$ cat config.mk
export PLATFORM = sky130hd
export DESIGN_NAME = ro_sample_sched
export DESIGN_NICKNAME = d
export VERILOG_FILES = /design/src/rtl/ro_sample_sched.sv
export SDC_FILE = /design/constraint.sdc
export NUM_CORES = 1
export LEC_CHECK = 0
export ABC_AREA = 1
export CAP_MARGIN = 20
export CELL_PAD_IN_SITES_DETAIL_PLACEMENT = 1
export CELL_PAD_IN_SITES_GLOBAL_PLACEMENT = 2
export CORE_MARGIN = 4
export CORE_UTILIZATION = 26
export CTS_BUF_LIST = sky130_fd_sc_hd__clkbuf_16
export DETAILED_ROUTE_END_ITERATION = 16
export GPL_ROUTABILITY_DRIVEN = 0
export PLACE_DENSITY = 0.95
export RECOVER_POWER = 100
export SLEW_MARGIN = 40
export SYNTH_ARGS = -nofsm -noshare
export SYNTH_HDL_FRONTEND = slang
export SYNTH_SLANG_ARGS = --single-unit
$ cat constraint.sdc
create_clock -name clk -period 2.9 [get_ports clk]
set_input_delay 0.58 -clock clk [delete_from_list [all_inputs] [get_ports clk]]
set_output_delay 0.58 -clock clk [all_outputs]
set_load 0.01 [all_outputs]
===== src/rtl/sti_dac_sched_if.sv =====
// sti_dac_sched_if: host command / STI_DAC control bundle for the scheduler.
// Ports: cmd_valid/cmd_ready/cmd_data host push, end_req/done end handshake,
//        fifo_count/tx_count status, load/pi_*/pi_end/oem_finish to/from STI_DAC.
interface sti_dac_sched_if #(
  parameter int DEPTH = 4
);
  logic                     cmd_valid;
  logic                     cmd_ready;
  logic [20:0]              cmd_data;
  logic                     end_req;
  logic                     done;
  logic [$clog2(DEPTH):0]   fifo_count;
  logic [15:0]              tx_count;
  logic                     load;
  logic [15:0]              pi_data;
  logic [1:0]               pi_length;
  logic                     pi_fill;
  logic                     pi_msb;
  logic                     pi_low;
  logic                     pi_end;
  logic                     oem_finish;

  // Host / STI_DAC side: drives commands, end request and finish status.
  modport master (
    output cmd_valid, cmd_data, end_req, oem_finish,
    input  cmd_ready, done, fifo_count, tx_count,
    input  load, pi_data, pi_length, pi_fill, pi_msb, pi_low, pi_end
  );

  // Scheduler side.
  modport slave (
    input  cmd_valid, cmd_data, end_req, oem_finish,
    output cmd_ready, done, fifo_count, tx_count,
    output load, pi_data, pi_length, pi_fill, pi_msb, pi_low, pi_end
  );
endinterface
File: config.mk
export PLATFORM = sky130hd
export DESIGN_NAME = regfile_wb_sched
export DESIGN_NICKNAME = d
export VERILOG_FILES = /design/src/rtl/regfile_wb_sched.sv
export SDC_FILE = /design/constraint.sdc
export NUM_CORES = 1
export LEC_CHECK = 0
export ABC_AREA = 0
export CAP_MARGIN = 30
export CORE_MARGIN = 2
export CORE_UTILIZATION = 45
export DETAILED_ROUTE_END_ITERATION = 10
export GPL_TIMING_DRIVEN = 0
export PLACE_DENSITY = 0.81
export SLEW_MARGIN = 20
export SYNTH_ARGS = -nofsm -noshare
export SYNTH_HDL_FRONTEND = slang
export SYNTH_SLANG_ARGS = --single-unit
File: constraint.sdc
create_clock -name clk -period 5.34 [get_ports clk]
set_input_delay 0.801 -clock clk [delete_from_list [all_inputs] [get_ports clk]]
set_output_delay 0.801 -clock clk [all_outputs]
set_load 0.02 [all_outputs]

----------

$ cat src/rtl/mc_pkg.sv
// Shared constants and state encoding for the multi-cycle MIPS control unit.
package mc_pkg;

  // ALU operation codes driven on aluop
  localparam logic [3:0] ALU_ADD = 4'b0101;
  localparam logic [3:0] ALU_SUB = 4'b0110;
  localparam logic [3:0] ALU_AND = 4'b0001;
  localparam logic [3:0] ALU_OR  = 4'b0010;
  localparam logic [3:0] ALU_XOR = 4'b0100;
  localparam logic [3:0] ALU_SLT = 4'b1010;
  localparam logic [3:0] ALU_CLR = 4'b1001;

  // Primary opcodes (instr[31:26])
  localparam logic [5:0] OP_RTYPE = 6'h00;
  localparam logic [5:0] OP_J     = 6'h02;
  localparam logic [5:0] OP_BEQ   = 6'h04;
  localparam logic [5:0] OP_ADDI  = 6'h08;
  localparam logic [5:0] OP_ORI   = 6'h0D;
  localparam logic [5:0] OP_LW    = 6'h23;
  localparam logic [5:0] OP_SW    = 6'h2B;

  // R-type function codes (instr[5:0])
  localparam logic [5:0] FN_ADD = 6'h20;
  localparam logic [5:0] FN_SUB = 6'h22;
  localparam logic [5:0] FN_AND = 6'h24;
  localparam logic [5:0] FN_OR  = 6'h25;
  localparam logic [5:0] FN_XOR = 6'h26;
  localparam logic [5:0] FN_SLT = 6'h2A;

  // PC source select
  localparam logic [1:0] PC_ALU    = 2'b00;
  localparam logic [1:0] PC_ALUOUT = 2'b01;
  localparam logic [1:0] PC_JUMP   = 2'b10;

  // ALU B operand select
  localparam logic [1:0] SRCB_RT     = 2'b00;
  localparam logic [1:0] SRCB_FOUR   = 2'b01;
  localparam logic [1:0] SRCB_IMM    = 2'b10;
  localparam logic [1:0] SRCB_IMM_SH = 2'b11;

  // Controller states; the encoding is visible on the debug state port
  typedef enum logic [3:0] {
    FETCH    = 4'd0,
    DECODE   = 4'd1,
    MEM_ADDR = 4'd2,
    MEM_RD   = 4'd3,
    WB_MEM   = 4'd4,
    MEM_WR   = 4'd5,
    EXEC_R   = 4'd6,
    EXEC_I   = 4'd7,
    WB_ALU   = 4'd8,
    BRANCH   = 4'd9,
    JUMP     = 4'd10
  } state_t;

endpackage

----------

[Your instructions]
Please copy every line of the material that contains the word "side".

[Task solution]
  // Host / STI_DAC side: drives commands, end request and finish status.
  // Scheduler side.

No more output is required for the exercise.